■ **Your task**: A verbatim reproduction of all the entries is needed.

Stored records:
○ ○ ○ ○ ○ ○ ○

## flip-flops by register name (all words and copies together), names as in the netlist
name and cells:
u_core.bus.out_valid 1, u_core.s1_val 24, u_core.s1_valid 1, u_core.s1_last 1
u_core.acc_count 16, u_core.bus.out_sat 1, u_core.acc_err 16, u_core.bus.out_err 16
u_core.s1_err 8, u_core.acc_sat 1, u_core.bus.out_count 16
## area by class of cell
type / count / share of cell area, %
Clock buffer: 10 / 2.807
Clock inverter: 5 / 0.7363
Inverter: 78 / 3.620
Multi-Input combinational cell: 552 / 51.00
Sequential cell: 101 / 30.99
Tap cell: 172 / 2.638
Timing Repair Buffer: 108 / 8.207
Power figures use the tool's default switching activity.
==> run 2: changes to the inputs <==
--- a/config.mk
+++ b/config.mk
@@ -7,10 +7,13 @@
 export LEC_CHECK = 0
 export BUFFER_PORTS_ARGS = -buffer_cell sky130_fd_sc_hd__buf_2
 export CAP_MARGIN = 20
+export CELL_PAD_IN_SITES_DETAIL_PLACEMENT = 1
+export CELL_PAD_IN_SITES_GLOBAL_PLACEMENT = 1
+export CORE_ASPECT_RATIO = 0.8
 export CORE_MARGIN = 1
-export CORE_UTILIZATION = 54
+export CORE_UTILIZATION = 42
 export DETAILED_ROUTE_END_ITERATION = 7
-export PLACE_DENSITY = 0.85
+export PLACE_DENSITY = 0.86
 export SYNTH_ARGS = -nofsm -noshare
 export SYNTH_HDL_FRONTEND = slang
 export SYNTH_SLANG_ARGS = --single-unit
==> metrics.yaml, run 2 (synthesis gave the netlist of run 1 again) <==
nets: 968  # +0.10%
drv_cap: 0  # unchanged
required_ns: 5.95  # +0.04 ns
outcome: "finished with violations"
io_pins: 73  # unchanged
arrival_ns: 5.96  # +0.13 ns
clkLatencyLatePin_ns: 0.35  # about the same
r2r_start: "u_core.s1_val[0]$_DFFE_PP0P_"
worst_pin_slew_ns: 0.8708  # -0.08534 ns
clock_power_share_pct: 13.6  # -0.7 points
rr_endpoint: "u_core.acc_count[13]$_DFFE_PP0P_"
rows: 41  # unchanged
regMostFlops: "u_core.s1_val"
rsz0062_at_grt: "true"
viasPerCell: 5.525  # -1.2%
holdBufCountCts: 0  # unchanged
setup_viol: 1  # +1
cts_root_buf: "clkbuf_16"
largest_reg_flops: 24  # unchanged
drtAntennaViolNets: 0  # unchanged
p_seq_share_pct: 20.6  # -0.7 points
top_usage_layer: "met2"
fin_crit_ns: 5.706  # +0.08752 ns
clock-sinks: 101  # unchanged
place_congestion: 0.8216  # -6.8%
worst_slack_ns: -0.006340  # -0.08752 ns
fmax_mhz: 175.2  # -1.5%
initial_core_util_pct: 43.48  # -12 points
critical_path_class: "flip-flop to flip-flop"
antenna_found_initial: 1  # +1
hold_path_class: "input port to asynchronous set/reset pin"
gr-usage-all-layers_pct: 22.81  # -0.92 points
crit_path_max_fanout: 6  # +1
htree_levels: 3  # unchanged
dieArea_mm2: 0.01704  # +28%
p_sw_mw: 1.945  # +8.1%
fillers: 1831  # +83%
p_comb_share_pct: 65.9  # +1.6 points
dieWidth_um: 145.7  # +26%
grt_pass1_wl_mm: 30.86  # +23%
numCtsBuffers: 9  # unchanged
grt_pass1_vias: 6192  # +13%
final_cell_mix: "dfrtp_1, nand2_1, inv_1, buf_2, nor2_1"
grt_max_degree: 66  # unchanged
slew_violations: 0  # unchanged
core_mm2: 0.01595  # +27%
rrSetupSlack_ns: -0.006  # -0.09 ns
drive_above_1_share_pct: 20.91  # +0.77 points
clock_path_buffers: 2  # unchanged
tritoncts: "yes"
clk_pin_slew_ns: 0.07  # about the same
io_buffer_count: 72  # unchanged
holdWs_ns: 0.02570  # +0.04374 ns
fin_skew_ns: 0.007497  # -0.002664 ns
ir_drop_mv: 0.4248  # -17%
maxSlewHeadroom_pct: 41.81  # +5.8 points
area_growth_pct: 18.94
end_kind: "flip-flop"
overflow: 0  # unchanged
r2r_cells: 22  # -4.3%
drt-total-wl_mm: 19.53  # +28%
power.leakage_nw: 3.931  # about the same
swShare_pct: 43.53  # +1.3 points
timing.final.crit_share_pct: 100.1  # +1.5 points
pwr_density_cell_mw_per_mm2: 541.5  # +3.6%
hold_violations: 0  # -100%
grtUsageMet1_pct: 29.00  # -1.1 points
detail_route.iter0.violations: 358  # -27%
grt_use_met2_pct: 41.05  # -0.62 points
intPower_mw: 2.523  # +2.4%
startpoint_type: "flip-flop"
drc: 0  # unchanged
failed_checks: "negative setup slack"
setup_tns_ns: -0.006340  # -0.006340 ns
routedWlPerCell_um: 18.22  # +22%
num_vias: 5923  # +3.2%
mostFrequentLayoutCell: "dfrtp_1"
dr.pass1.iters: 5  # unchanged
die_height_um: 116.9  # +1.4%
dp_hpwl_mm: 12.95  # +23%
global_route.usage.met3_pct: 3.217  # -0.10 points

○ ○ ○ ○ ○ ○ ○

■ **Response below**:
## flip-flops by register name (all words and copies together), names as in the netlist
name and cells:
u_core.bus.out_valid 1, u_core.s1_val 24, u_core.s1_valid 1, u_core.s1_last 1
u_core.acc_count 16, u_core.bus.out_sat 1, u_core.acc_err 16, u_core.bus.out_err 16
u_core.s1_err 8, u_core.acc_sat 1, u_core.bus.out_count 16
## area by class of cell
type / count / share of cell area, %
Clock buffer: 10 / 2.807
Clock inverter: 5 / 0.7363
Inverter: 78 / 3.620
Multi-Input combinational cell: 552 / 51.00
Sequential cell: 101 / 30.99
Tap cell: 172 / 2.638
Timing Repair Buffer: 108 / 8.207
Power figures use the tool's default switching activity.
==> run 2: changes to the inputs <==
--- a/config.mk
+++ b/config.mk
@@ -7,10 +7,13 @@
 export LEC_CHECK = 0
 export BUFFER_PORTS_ARGS = -buffer_cell sky130_fd_sc_hd__buf_2
 export CAP_MARGIN = 20
+export CELL_PAD_IN_SITES_DETAIL_PLACEMENT = 1
+export CELL_PAD_IN_SITES_GLOBAL_PLACEMENT = 1
+export CORE_ASPECT_RATIO = 0.8
 export CORE_MARGIN = 1
-export CORE_UTILIZATION = 54
+export CORE_UTILIZATION = 42
 export DETAILED_ROUTE_END_ITERATION = 7
-export PLACE_DENSITY = 0.85
+export PLACE_DENSITY = 0.86
 export SYNTH_ARGS = -nofsm -noshare
 export SYNTH_HDL_FRONTEND = slang
 export SYNTH_SLANG_ARGS = --single-unit
==> metrics.yaml, run 2 (synthesis gave the netlist of run 1 again) <==
nets: 968  # +0.10%
drv_cap: 0  # unchanged
required_ns: 5.95  # +0.04 ns
outcome: "finished with violations"
io_pins: 73  # unchanged
arrival_ns: 5.96  # +0.13 ns
clkLatencyLatePin_ns: 0.35  # about the same
r2r_start: "u_core.s1_val[0]$_DFFE_PP0P_"
worst_pin_slew_ns: 0.8708  # -0.08534 ns
clock_power_share_pct: 13.6  # -0.7 points
rr_endpoint: "u_core.acc_count[13]$_DFFE_PP0P_"
rows: 41  # unchanged
regMostFlops: "u_core.s1_val"
rsz0062_at_grt: "true"
viasPerCell: 5.525  # -1.2%
holdBufCountCts: 0  # unchanged
setup_viol: 1  # +1
cts_root_buf: "clkbuf_16"
largest_reg_flops: 24  # unchanged
drtAntennaViolNets: 0  # unchanged
p_seq_share_pct: 20.6  # -0.7 points
top_usage_layer: "met2"
fin_crit_ns: 5.706  # +0.08752 ns
clock-sinks: 101  # unchanged
place_congestion: 0.8216  # -6.8%
worst_slack_ns: -0.006340  # -0.08752 ns
fmax_mhz: 175.2  # -1.5%
initial_core_util_pct: 43.48  # -12 points
critical_path_class: "flip-flop to flip-flop"
antenna_found_initial: 1  # +1
hold_path_class: "input port to asynchronous set/reset pin"
gr-usage-all-layers_pct: 22.81  # -0.92 points
crit_path_max_fanout: 6  # +1
htree_levels: 3  # unchanged
dieArea_mm2: 0.01704  # +28%
p_sw_mw: 1.945  # +8.1%
fillers: 1831  # +83%
p_comb_share_pct: 65.9  # +1.6 points
dieWidth_um: 145.7  # +26%
grt_pass1_wl_mm: 30.86  # +23%
numCtsBuffers: 9  # unchanged
grt_pass1_vias: 6192  # +13%
final_cell_mix: "dfrtp_1, nand2_1, inv_1, buf_2, nor2_1"
grt_max_degree: 66  # unchanged
slew_violations: 0  # unchanged
core_mm2: 0.01595  # +27%
rrSetupSlack_ns: -0.006  # -0.09 ns
drive_above_1_share_pct: 20.91  # +0.77 points
clock_path_buffers: 2  # unchanged
tritoncts: "yes"
clk_pin_slew_ns: 0.07  # about the same
io_buffer_count: 72  # unchanged
holdWs_ns: 0.02570  # +0.04374 ns
fin_skew_ns: 0.007497  # -0.002664 ns
ir_drop_mv: 0.4248  # -17%
maxSlewHeadroom_pct: 41.81  # +5.8 points
area_growth_pct: 18.94
end_kind: "flip-flop"
overflow: 0  # unchanged
r2r_cells: 22  # -4.3%
drt-total-wl_mm: 19.53  # +28%
power.leakage_nw: 3.931  # about the same
swShare_pct: 43.53  # +1.3 points
timing.final.crit_share_pct: 100.1  # +1.5 points
pwr_density_cell_mw_per_mm2: 541.5  # +3.6%
hold_violations: 0  # -100%
grtUsageMet1_pct: 29.00  # -1.1 points
detail_route.iter0.violations: 358  # -27%
grt_use_met2_pct: 41.05  # -0.62 points
intPower_mw: 2.523  # +2.4%
startpoint_type: "flip-flop"
drc: 0  # unchanged
failed_checks: "negative setup slack"
setup_tns_ns: -0.006340  # -0.006340 ns
routedWlPerCell_um: 18.22  # +22%
num_vias: 5923  # +3.2%
mostFrequentLayoutCell: "dfrtp_1"
dr.pass1.iters: 5  # unchanged
die_height_um: 116.9  # +1.4%
dp_hpwl_mm: 12.95  # +23%
global_route.usage.met3_pct: 3.217  # -0.10 points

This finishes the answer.